● Provided records:
$ cat src/rtl/led_frame_sequencer.sv
// -----------------------------------------------------------------------------
// led_frame_sequencer
//
// Walks the colour pipeline through every pixel of one LED frame. Each pixel
// index is driven on ledindex and held for HOLD_CYCLES clocks so the pipeline's
// phase rotation settles. The pipeline's red/green/blue is then captured and
// offered to the WS2811 serialiser. After the last pixel, the block idles for
// LATCH_CYCLES clocks (the WS2811 latch gap) before it pulses frame_done.
//
// Handshake: pix_valid is raised together with stable pix_data/pix_sof/pix_eof.
// All four are held until a clock edge with pix_valid && pix_ready, which is
// the transfer. pix_valid drops on that same edge. pix_ready is ignored while
// pix_valid is low.
//
// Optional build macro: LEDSEQ_REVERSE_EN
//   Adds the input 'reverse', which is sampled when a frame starts. When it
//   is high, the frame is sent in descending order NUM_LEDS-1..0.
//
// Ports:
//   clk           system clock, all logic on posedge
//   reset         synchronous active-high reset, aborts any frame in flight
//   enable        frame request, looked at only while idle
//   reverse       (LEDSEQ_REVERSE_EN only) descending pixel order for the frame
//   led_red/green/blue  colour pipeline outputs for the current ledindex
//   ledindex      pixel index driven to the colour pipeline
//   pix_valid     pixel offer to the serialiser
//   pix_ready     serialiser accepts the offered pixel
//   pix_data      {red,green,blue} of the offered pixel
//   pix_sof       offered pixel is the first of the frame
//   pix_eof       offered pixel is the last of the frame
//   frame_active  high from the frame start through the end of the latch gap
//   frame_done    one-cycle pulse in the first idle cycle after the latch gap
// -----------------------------------------------------------------------------
module led_frame_sequencer #(
   parameter int NUM_LEDS     = 50,
   parameter int HOLD_CYCLES  = 16,
   parameter int LATCH_CYCLES = 2500
) (
   input  logic        clk,
   input  logic        reset,
   input  logic        enable,
`ifdef LEDSEQ_REVERSE_EN
   input  logic        reverse,
`endif
   input  logic [7:0]  led_red,
   input  logic [7:0]  led_green,
   input  logic [7:0]  led_blue,
   output logic [7:0]  ledindex,
   output logic        pix_valid,
   input  logic        pix_ready,
   output logic [23:0] pix_data,
   output logic        pix_sof,
   output logic        pix_eof,
   output logic        frame_active,
   output logic        frame_done
);

   typedef enum logic [1:0] {
      S_IDLE  = 2'd0,
      S_ADDR  = 2'd1,
      S_OFFER = 2'd2,
      S_LATCH = 2'd3
   } state_e;

   localparam logic [7:0]  LAST_IDX   = 8'(NUM_LEDS - 1);
   localparam logic [7:0]  HOLD_LAST  = 8'(HOLD_CYCLES - 1);
   localparam logic [15:0] LATCH_LAST = 16'(LATCH_CYCLES - 1);

   state_e      state_q, state_d;
   logic [7:0]  ledindex_q, ledindex_d;
   logic [7:0]  hold_cnt_q, hold_cnt_d;
   logic [15:0] latch_cnt_q, latch_cnt_d;
   logic        pix_valid_q, pix_valid_d;
   logic [23:0] pix_data_q, pix_data_d;
   logic        pix_sof_q, pix_sof_d;
   logic        pix_eof_q, pix_eof_d;
   logic        frame_done_q, frame_done_d;
   logic        dir_rev_q, dir_rev_d;   // direction frozen for the whole frame

   logic        rev_in;
   logic        xfer;
   logic [7:0]  first_idx;
   logic [7:0]  last_idx;
   logic [7:0]  next_idx;

`ifdef LEDSEQ_REVERSE_EN
   assign rev_in = reverse;
`else
   assign rev_in = 1'b0;
`endif

   assign xfer      = pix_valid_q && pix_ready;
   assign first_idx = dir_rev_q ? LAST_IDX : 8'd0;
   assign last_idx  = dir_rev_q ? 8'd0 : LAST_IDX;
   assign next_idx  = dir_rev_q ? (ledindex_q - 8'd1) : (ledindex_q + 8'd1);

   // ---------------------------------------------------------------- registers
   always_ff @(posedge clk) begin
      if (reset) begin
         state_q      <= S_IDLE;
         ledindex_q   <= 8'd0;
         hold_cnt_q   <= 8'd0;
         latch_cnt_q  <= 16'd0;
         pix_valid_q  <= 1'b0;
         pix_data_q   <= 24'd0;
         pix_sof_q    <= 1'b0;
         pix_eof_q    <= 1'b0;
         frame_done_q <= 1'b0;
         dir_rev_q    <= 1'b0;
      end else begin
         state_q      <= state_d;
         ledindex_q   <= ledindex_d;
         hold_cnt_q   <= hold_cnt_d;
         latch_cnt_q  <= latch_cnt_d;
         pix_valid_q  <= pix_valid_d;
         pix_data_q   <= pix_data_d;
         pix_sof_q    <= pix_sof_d;
         pix_eof_q    <= pix_eof_d;
         frame_done_q <= frame_done_d;
         dir_rev_q    <= dir_rev_d;
      end
   end

   // --------------------------------------------------------------- next state
   always_comb begin
      state_d = state_q;
      case (state_q)
         S_IDLE:  if (enable)                    state_d = S_ADDR;
         S_ADDR:  if (hold_cnt_q == HOLD_LAST)   state_d = S_OFFER;
         S_OFFER: if (xfer)                      state_d = pix_eof_q ? S_LATCH : S_ADDR;
         S_LATCH: if (latch_cnt_q == LATCH_LAST) state_d = S_IDLE;
         default:                                state_d = S_IDLE;
      endcase
   end

   // ------------------------------------------------------- datapath / outputs
   always_comb begin
      ledindex_d   = ledindex_q;
      hold_cnt_d   = hold_cnt_q;
      latch_cnt_d  = latch_cnt_q;
      pix_valid_d  = pix_valid_q;
      pix_data_d   = pix_data_q;
      pix_sof_d    = pix_sof_q;
      pix_eof_d    = pix_eof_q;
      frame_done_d = 1'b0;
      dir_rev_d    = dir_rev_q;
      case (state_q)
         S_IDLE: begin
            if (enable) begin
               dir_rev_d  = rev_in;
               ledindex_d = rev_in ? LAST_IDX : 8'd0;
               hold_cnt_d = 8'd0;
            end
         end
         S_ADDR: begin
            hold_cnt_d = hold_cnt_q + 8'd1;
            // Pipeline has settled: capture on the last hold cycle.
            if (hold_cnt_q == HOLD_LAST) begin
               pix_data_d  = {led_red, led_green, led_blue};
               pix_sof_d   = (ledindex_q == first_idx);
               pix_eof_d   = (ledindex_q == last_idx);
               pix_valid_d = 1'b1;
            end
         end
         S_OFFER: begin
            if (xfer) begin
               pix_valid_d = 1'b0;
               if (pix_eof_q) begin
                  latch_cnt_d = 16'd0;
               end else begin
                  // Only advance when another pixel follows, so ledindex
                  // stays at the last index through LATCH and IDLE.
                  ledindex_d = next_idx;
                  hold_cnt_d = 8'd0;
               end
            end
         end
         S_LATCH: begin
            latch_cnt_d = latch_cnt_q + 16'd1;
            if (latch_cnt_q == LATCH_LAST) frame_done_d = 1'b1;
         end
         default: begin
            pix_valid_d = 1'b0;
         end
      endcase
   end

   assign ledindex     = ledindex_q;
   assign pix_valid    = pix_valid_q;
   assign pix_data     = pix_data_q;
   assign pix_sof      = pix_sof_q;
   assign pix_eof      = pix_eof_q;
   assign frame_done   = frame_done_q;
   assign frame_active = (state_q != S_IDLE);

endmodule

$ cat config.mk
export PLATFORM = sky130hd
export DESIGN_NAME = led_frame_sequencer
export DESIGN_NICKNAME = d
export VERILOG_FILES = /design/src/rtl/led_frame_sequencer.sv
export SDC_FILE = /design/constraint.sdc
export NUM_CORES = 1
export LEC_CHECK = 0
export ABC_AREA = 1
export CELL_PAD_IN_SITES_DETAIL_PLACEMENT = 1
export CELL_PAD_IN_SITES_GLOBAL_PLACEMENT = 2
export CORE_MARGIN = 2
export CORE_UTILIZATION = 27
export DETAILED_ROUTE_END_ITERATION = 16
export PLACE_DENSITY = 0.78
export SLEW_MARGIN = 0
export SYNTH_ARGS = -nofsm -noshare
export SYNTH_HDL_FRONTEND = slang
export SYNTH_SLANG_ARGS = --single-unit
$ cat constraint.sdc
create_clock -name clk -period 2.05 [get_ports clk]
set_input_delay 0.615 -clock clk [delete_from_list [all_inputs] [get_ports clk]]
set_output_delay 0.615 -clock clk [all_outputs]
set_load 0.01 [all_outputs]
# After elaboration in Yosys (flattened, before gate mapping)
# Cells that the tools add are included.
word_totals:
  register_bits: 62
  inputBits: 28
  output_inout_bits: 37
  wordCells: 60
op_classes:
  addsub: 3
  n_eq_ne: 12
  n_mux: 20
  bitwise: 1
  reduce_logical: 15
ops:
  columns: ["cell", "n"]
  rows:
  - ["two-way mux 8 bit", 5]
  - ["two-way mux 16 bit", 2]
  - ["one-hot mux 16 bit (2 select lines)", 1]
  - ["one-hot mux 8 bit (3 select lines)", 1]
  - ["adder 16 x 1 -> 16 bit (second input constant)", 1]
  - ["adder 8 x 1 -> 8 bit (second input constant)", 2]
  - ["== test 16 x 12 -> 1 bit (second input constant)", 1]
  - ["one-hot mux 8 bit (2 select lines)", 1]
  - ["inequality test 2 bit (second input constant)", 6]
  - ["AND reduction 4 bit", 3]
  - ["two-way mux 2 bit", 5]
  - ["== test 8 x 4 -> 1 bit (second input constant)", 1]
  - ["== test 8 x 6 -> 1 bit (second input constant)", 1]
  - ["zero test 8 bit", 1]
  - ["one-hot mux 2 bit (4 select lines)", 1]
  - ["nonzero test 2 bit", 4]
  - ["AND reduction 3 bit", 2]
  - ["== test 2 bit (second input constant)", 2]
  - ["two-way mux 1 bit", 3]
  - ["nonzero test 3 bit", 1]
  - ["== test 2 x 1 -> 1 bit (second input constant)", 1]
  - ["zero test 2 bit", 1]
  - ["one-hot mux 1 bit (2 select lines)", 1]
  - ["AND reduction 2 bit", 1]
  - ["other kinds (3)", 3]

# Depth between registers and ports, before layout
# Gate-level depths: netlist (run 1).
depth:
  depth_word: 4
  mapped_depth: 11
  depth_no_buf: 10

# Least setup slack after synthesis (run 1)
# Ideal clock, no wire load.
synth_timing:
  path_kind: "register to register"
  startpoint: "register hold_cnt_q[0]"
  endpoint: "register pix_sof_q, in the netlist pix_sof"
  setup_ns: 0.116
  arrival_ns: 1.392
  path_slack_ns: 0.542
  path_stages_with_launch: 9
  n_path_buf: 2
  cell_sequence: "dfxtp_1 ha_1 nand3_1 nor2_1 nand2_1 buf_2 buf_2 o21ai_0 nor2_1"
synth_between:
  elab_chain_cells: 2
synth_lines:
  columns: ["item", "line_no", "source"]
  rows:
  - ["start, declared", "71", "logic [7:0] hold_cnt_q, hold_cnt_d;"]
  - ["start signal, assigned", "113", "hold_cnt_q <= hold_cnt_d;"]
  - ["== test 8 x 4 -> 1 bit", "158", "if (hold_cnt_q == HOLD_LAST) begin"]
  - ["AND reduction 2 bit (no source line)", null, null]
  - ["end signal, assigned", "117", "pix_sof_q <= pix_sof_d;"]
  - ["end, declared", "75", "logic pix_sof_q, pix_sof_d;"]
# Every way passes these cells.
# A chain may end at the register's enable or synchronous reset.

# Worst setup path in the final report (run 1)
layout_timing:
  startpoint: "register pix_eof_q, in the netlist pix_eof"
  endpoint: "output port pix_eof"
layout_rtl:
  columns: ["item", "line_no", "source"]
  rows:
  - ["start, declared", "76", "logic pix_eof_q, pix_eof_d;"]
  - ["start signal, assigned", "118", "pix_eof_q <= pix_eof_d;"]
  - ["end, declared", "53", "output logic pix_eof,"]
# No word-level cell between the ends.

==> metrics, run 1 <==
diode count=0; Post-DP Area=3820 um^2; initial antenna violation count=0; period utilization=around 96%; chip height=108 um; Setup crit end kind=primary output; worst-margin pin slew=495 ps; YS warnings=0; final wirelength=8430 um; Buf/Inv on CP=1; RSZ-0062 raised after global routing=no; final std cells w/o fill=660; Unique masters post-synth=25; initial core utilization=27.3%; Worst Path Max Fanout=5; Via-to-Cell Ratio=4.53; commonest non-fill, non-tap cell in the layout=nor2_1; clock-pin slew on the worst setup and hold paths=80 ps; CP peak stage delay=580 ps; CP arrival=1360 ps; postcts setup bufs=0; setup TNS=0 ps; Peak Freq=507 MHz; Final Max Tran Viols=0; CTS buffer count=9; Cells after Synth=437; Worst EP required=1430 ps; IO Count=65; Clock H-tree levels=3; Synth Register Bits=62; P_leak=approximately 1.6 nW; Layout Skew=17.5 ps; Die Span X=108 um; core area=10700 um^2; setup ws final=between 70 and 80 ps; Max-slew headroom=66.7%; total power=3.14 mW; initial DRC count=around 100; Total GRT Usage=between 10% and 20%; global-route wire length before repair=13900 um; Avg Cell Area, Syn=6.72 um^2; row count=38; worst hold slack=474 ps; pin count of the biggest net entering global routing=31; status=completed; Pre-antenna DRT Iters=4; Die Area=around 12000 um^2; GRT overflow=0; filler instances=1400; cells along the critical path=clkdlybuf4s50_1; CP startpoint kind=register; design area=just over 4000 um^2; Mapped Nets=470; pre-CTS WS=-18.2 ps; Num Clock Sinks=62; setup violators final=0; cell family with most CP delay=buffers and inverters; vias in the first global route=2841; Seq/Total Area, Yosys=between 40% and 50%; final core occ=37.5%; CTS root buffer=clkbuf_8; drt wl/cell=12.8 um; Slowest-stage cell, CP=clkdlybuf4s50_1; kind of critical path=reg2out; number of I/O port buffers=64; reg-to-reg slack, setup=250 ps; CTS tree=built; Fin. Hold Viols=0; worst vdd ir=approximately 0.39 mV; clk buf depth=2; synthesized area=between 2000 and 3000 um^2; final worst path period need=slightly below 2000 ps; Placer Congestion=0.805; post-route ant nets=0; most frequent cells in the layout=nor2_1, nand2_1, clkdlybuf4s50_1; area grow syn2layout=37.3%; Placed Cells=644; Max-Cap Viols=0; Hold Path Class=reg2reg; vias=2987; layout cell share with drive strength beyond 1=9.62%; clock latency on the worst-skew pair=350 ps; placed wire-length estimate=6290 um; DRC viols=0; Power per Cell Area=779 nW/um^2; NumNets Final=between 500 and 600
==> logic make-up after synthesis <==
| group | count (synthesis) | synth area share (%) |
|---|---|---|
| buffers and inverters | 64 | 8.95 |
| AND/OR/NAND/NOR | 243 | 35.4 |
| AO/OA/AOI/OAI | 63 | 11.3 |
| adder cells (fa/ha/maj) | 5 | 2.13 |
| flip-flops | 62 | 42.3 |
==> flip-flops by register name, summed over array words and instances, names as in the netlist <==
name,flops
pix_data,24
latch_cnt_q,16
pix_valid,1
pix_sof,1
hold_cnt_q,8
pix_eof,1
state_q,2
ledindex,8
frame_done,1
==> path summary, 6_finish.rpt <==
path | cells after the start | endpoint | from
setup / recovery | 1 | pix_eof | pix_eof$_SDFFE_PP0P_
setup reg to reg | 7 | pix_data[18]$_SDFFE_PP0P_ | hold_cnt_q[0]$_SDFFE_PP0P_
hold / removal | 2 | latch_cnt_q[10]$_SDFFE_PP0P_ | latch_cnt_q[10]$_SDFFE_PP0P_
hold reg to reg | 2 | latch_cnt_q[10]$_SDFFE_PP0P_ | latch_cnt_q[10]$_SDFFE_PP0P_
==> cells in the mapped netlist <==
| cell | count | area (um^2) |
|---|---|---|
| nor2_4 | 4 | 45.0 |
| a21oi_1 | 22 | 110 |
| nand2_1 | 84 | 315 |
| nand3_2 | 2 | 20.0 |
| nand2_2 | 4 | 25.0 |
| ha_1 | 5 | 62.6 |
| o211ai_1 | 1 | 7.51 |
| buf_2 | 6 | 30.0 |
| dfxtp_1 | 62 | 1240 |
| clkbuf_1 | 3 | 11.3 |
| or2_2 | 1 | 6.26 |
| nand3b_1 | 3 | 22.5 |
| o21bai_1 | 1 | 7.51 |
| nand4_1 | 7 | 43.8 |
| inv_1 | 50 | 188 |
| a21o_1 | 2 | 15.0 |
| o21ai_1 | 1 | 5.00 |
| o21ai_2 | 1 | 8.76 |
| o21a_1 | 1 | 7.51 |
| nand3_1 | 29 | 145 |
| inv_2 | 3 | 11.3 |
| o21ai_0 | 34 | 170 |
| buf_6 | 2 | 22.5 |
| nor2_1 | 104 | 390 |
| nor3_1 | 5 | 25.0 |
==> layer usage <==
layer  global-route usage (%)  wire length [um]  up-vias
met4                     4.03                65        0
met2                     23.3              3650       61
met1                     20.5              4280     1383
li1                         -                 -     1537
met5                        0                 0        -
met3                     3.92               431        6
==> final cells by class <==
type	count	area, um^2	share of cell area (%)
multi-input combinational	311	1430	35.5
sequential	62	1250	31.0
timing repair buffer	78	769	19.1
inverter	53	200	4.96
tap	140	175	4.34
clock buffer	9	124	3.07
clock inverter	7	81.3	2.02
==> power by group <==
group          total [mW]  switching (mW)  internal [mW]
clock                1.13           0.551          0.576
combinational       0.724           0.415          0.308
sequential           1.29          0.0451           1.24
==> repair_timing <==
| action | in CTS | in global routing |
|---|---|---|
| resized for setup | 3 | 5 |
| endpoints found under the setup margin | 1 | 14 |
| hold buffers | 0 | 0 |
Power figures use the tool's default switching activity.
==> run 2: changes to the inputs <==
--- a/config.mk
+++ b/config.mk
@@ -11,7 +11,7 @@
 export CORE_MARGIN = 2
 export CORE_UTILIZATION = 27
 export DETAILED_ROUTE_END_ITERATION = 16
-export PLACE_DENSITY = 0.78
+export PLACE_DENSITY = 0.89
 export SLEW_MARGIN = 0
 export SYNTH_ARGS = -nofsm -noshare
 export SYNTH_HDL_FRONTEND = slang
==> constraint.sdc (replaced) <==
create_clock -name clk -period 2.05 [get_ports clk]
set_input_delay 0.3075 -clock clk [delete_from_list [all_inputs] [get_ports clk]]
set_output_delay 0.3075 -clock clk [all_outputs]
set_load 0.01 [all_outputs]
==> run 2 against run 1 <==
Clock power barely moved. Critical path depth is 2 higher. Critical path type unchanged. Combinational power is 19% lower. Cell area fell by 2.6%. Clock skew down 6.5 ps. Largest power group unchanged. Fmax up 4.0%. Hold slack improved by 10 ps. First-iteration DRC count increased by 22%.
==> metrics, run 2 (synthesized netlist as in run 1, its figures left out) <==
pin count of the biggest net entering global routing=32 (was 31); CTS tree=built (unchanged); Final Max Tran Viols=0 (unchanged); number of I/O port buffers=64 (unchanged); Max-Cap Viols=0 (unchanged); CP arrival=1590 ps (was 1360 ps); hold_buf cts=0 (unchanged); Max-slew headroom=66.1% (was 66.7%); clk buf depth=2 (unchanged); row count=38 (unchanged); GRT overflow=0 (unchanged); Worst Path Max Fanout=5 (unchanged); post-route ant nets=0 (unchanged); IO Count=65 (unchanged); Layout Skew=11.1 ps (was 17.5 ps); Die Area=11700 um^2 (unchanged); Pre-antenna DRT Iters=6 (was 4); most frequent cells in the layout=nor2_1, nand2_1, clkdlybuf4s50_1 (unchanged); vias in the first global route=2910 (was 2841); RSZ-0062 raised after global routing=no (unchanged); final wirelength=8150 um (was 8430 um); CTS buffer count=9 (unchanged); clock latency on the worst-skew pair=360 ps (was 350 ps); Buf/Inv on CP=2 (was 1); Hold Path Class=reg2reg (unchanged); Worst EP required=1740 ps (was 1430 ps); Fin. Hold Viols=0 (unchanged); worst-margin pin slew=505 ps (was 495 ps); CP peak stage delay=550 ps (was 580 ps); Peak Freq=527 MHz (was 507 MHz); setup TNS=0 ps (unchanged); initial antenna violation count=0 (unchanged); drt wl/cell=12.5 um (was 12.8 um); clock-pin slew on the worst setup and hold paths=80 ps (about the same); Slowest-stage cell, CP=clkdlybuf4s50_1 (unchanged); kind of critical path=reg2out (unchanged); initial core utilization=27.3% (unchanged); Die Span X=108 um (unchanged); Clock H-tree levels=3 (unchanged); cell family with most CP delay=buffers and inverters (unchanged); P_leak=1.56 nW (was 1.63 nW); global-route wire length before repair=13600 um (was 13900 um); Placer Congestion=0.809 (was 0.805); max reg flops=24 (unchanged); layout cell share with drive strength beyond 1=7.06% (was 9.62%); diode count=0 (unchanged); period utilization=92.5% (was 96.2%); DRC viols=0 (unchanged); area grow syn2layout=33.8% (was 37.3%); status=completed (unchanged); Power per Cell Area=771 nW/um^2 (was 779 nW/um^2); chip height=108 um (unchanged); cells along the critical path=inv_2, nand2_1, clkdlybuf4s50_1 (was clkdlybuf4s50_1); CP startpoint kind=register (unchanged); vias=2972 (was 2987); initial DRC count=121 (was 99); Total GRT Usage=14.7% (was 15.0%); Setup crit end kind=primary output (unchanged); CTS root buffer=clkbuf_8 (unchanged); Num Clock Sinks=62 (unchanged); core area=10700 um^2 (unchanged); setup violators final=0 (unchanged); worst vdd ir=0.260 mV (was 0.388 mV); Via-to-Cell Ratio=4.57 (was 4.53); placed wire-length estimate=6040 um (was 6290 um); final worst path period need=1900 ps (was 1970 ps); total power=3.03 mW (was 3.14 mW); NumNets Final=538 (was 548); commonest non-fill, non-tap cell in the layout=nor2_1 (unchanged)
-- run 2: changes by cell type in the layout (fill, tap and decap cells not counted), sizes merged --
cell / previous run / this run
buf: 14 / 4
clkdlybuf4s50: 63 / 64
inv: 54 / 53
clkbuf: 9 / 10
clkinvlp: 1 / 3
clkinv: 4 / 2
dlygate4sd2: 1 / 0
-- run 2: per-layer routing --
layer  track usage [%]  wire length [um]  vias up
li1                  -                 -     1513
met3              3.98               415       12
met1              18.6              3870     1392
met2              23.6              3730       55
met4              6.04               133        0
met5                 0                 0        -
-- run 2: timing repair --
action / 4_1_cts / 5_1_grt
setup endpoints to repair: 0 / 4
endpoints found under the hold margin: 0 / 0
gates resized for setup: 0 / 2
setup buffers: 0 / 0
-- run 2: power breakdown --
group	total, mW	switching [mW]	internal (mW)
sequential	1.30	0.0601	1.24
clock	1.14	0.539	0.600
combinational	0.589	0.373	0.216
-- run 2: cell type report --
| type | count | area [um^2] |
|---|---|---|
| Tap cell | 140 | 175 |
| Sequential cell | 62 | 1240 |
| Clock inverter | 6 | 70.1 |
| Multi-Input combinational cell | 311 | 1430 |
| Fill cell | 1358 | 6820 |
| Clock buffer | 10 | 138 |
| Timing Repair Buffer | 68 | 671 |
| Inverter | 53 | 200 |
-- run 2: worst register-to-register path: stages, from the launching register on --
cell and delay, ps:
dfxtp_1 390, ha_1 280, nand3_1 120, nor2_1 230, nand2_1 160, buf_4 240, o21ai_0 220, nor2_1 60
-- run 2: path summary, 6_finish.rpt --
| check | from | endpoint | slack, ps | depth (start not counted) |
|---|---|---|---|---|
| worst max-delay path | state_q[0]$_SDFFE_PP0P_ | frame_active | 150 | 3 |
| worst min-delay path | pix_data[20]$_SDFFE_PP0P_ | pix_data[20]$_SDFFE_PP0P_ | 480 | 2 |
| worst max register to register | hold_cnt_q[0]$_SDFFE_PP0P_ | pix_data[15]$_SDFFE_PP0P_ | 250 | 7 |
| worst min register to register | pix_data[20]$_SDFFE_PP0P_ | pix_data[20]$_SDFFE_PP0P_ | 480 | 2 |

● Work instructions: Write out exactly the lines above between the line with "# Every way passes these cells." and the line with "metrics, run 1", inclusive, and nothing beyond them.

● Reply to the task:
# Every way passes these cells.
# A chain may end at the register's enable or synchronous reset.

# Worst setup path in the final report (run 1)
layout_timing:
  startpoint: "register pix_eof_q, in the netlist pix_eof"
  endpoint: "output port pix_eof"
layout_rtl:
  columns: ["item", "line_no", "source"]
  rows:
  - ["start, declared", "76", "logic pix_eof_q, pix_eof_d;"]
  - ["start signal, assigned", "118", "pix_eof_q <= pix_eof_d;"]
  - ["end, declared", "53", "output logic pix_eof,"]
# No word-level cell between the ends.

==> metrics, run 1 <==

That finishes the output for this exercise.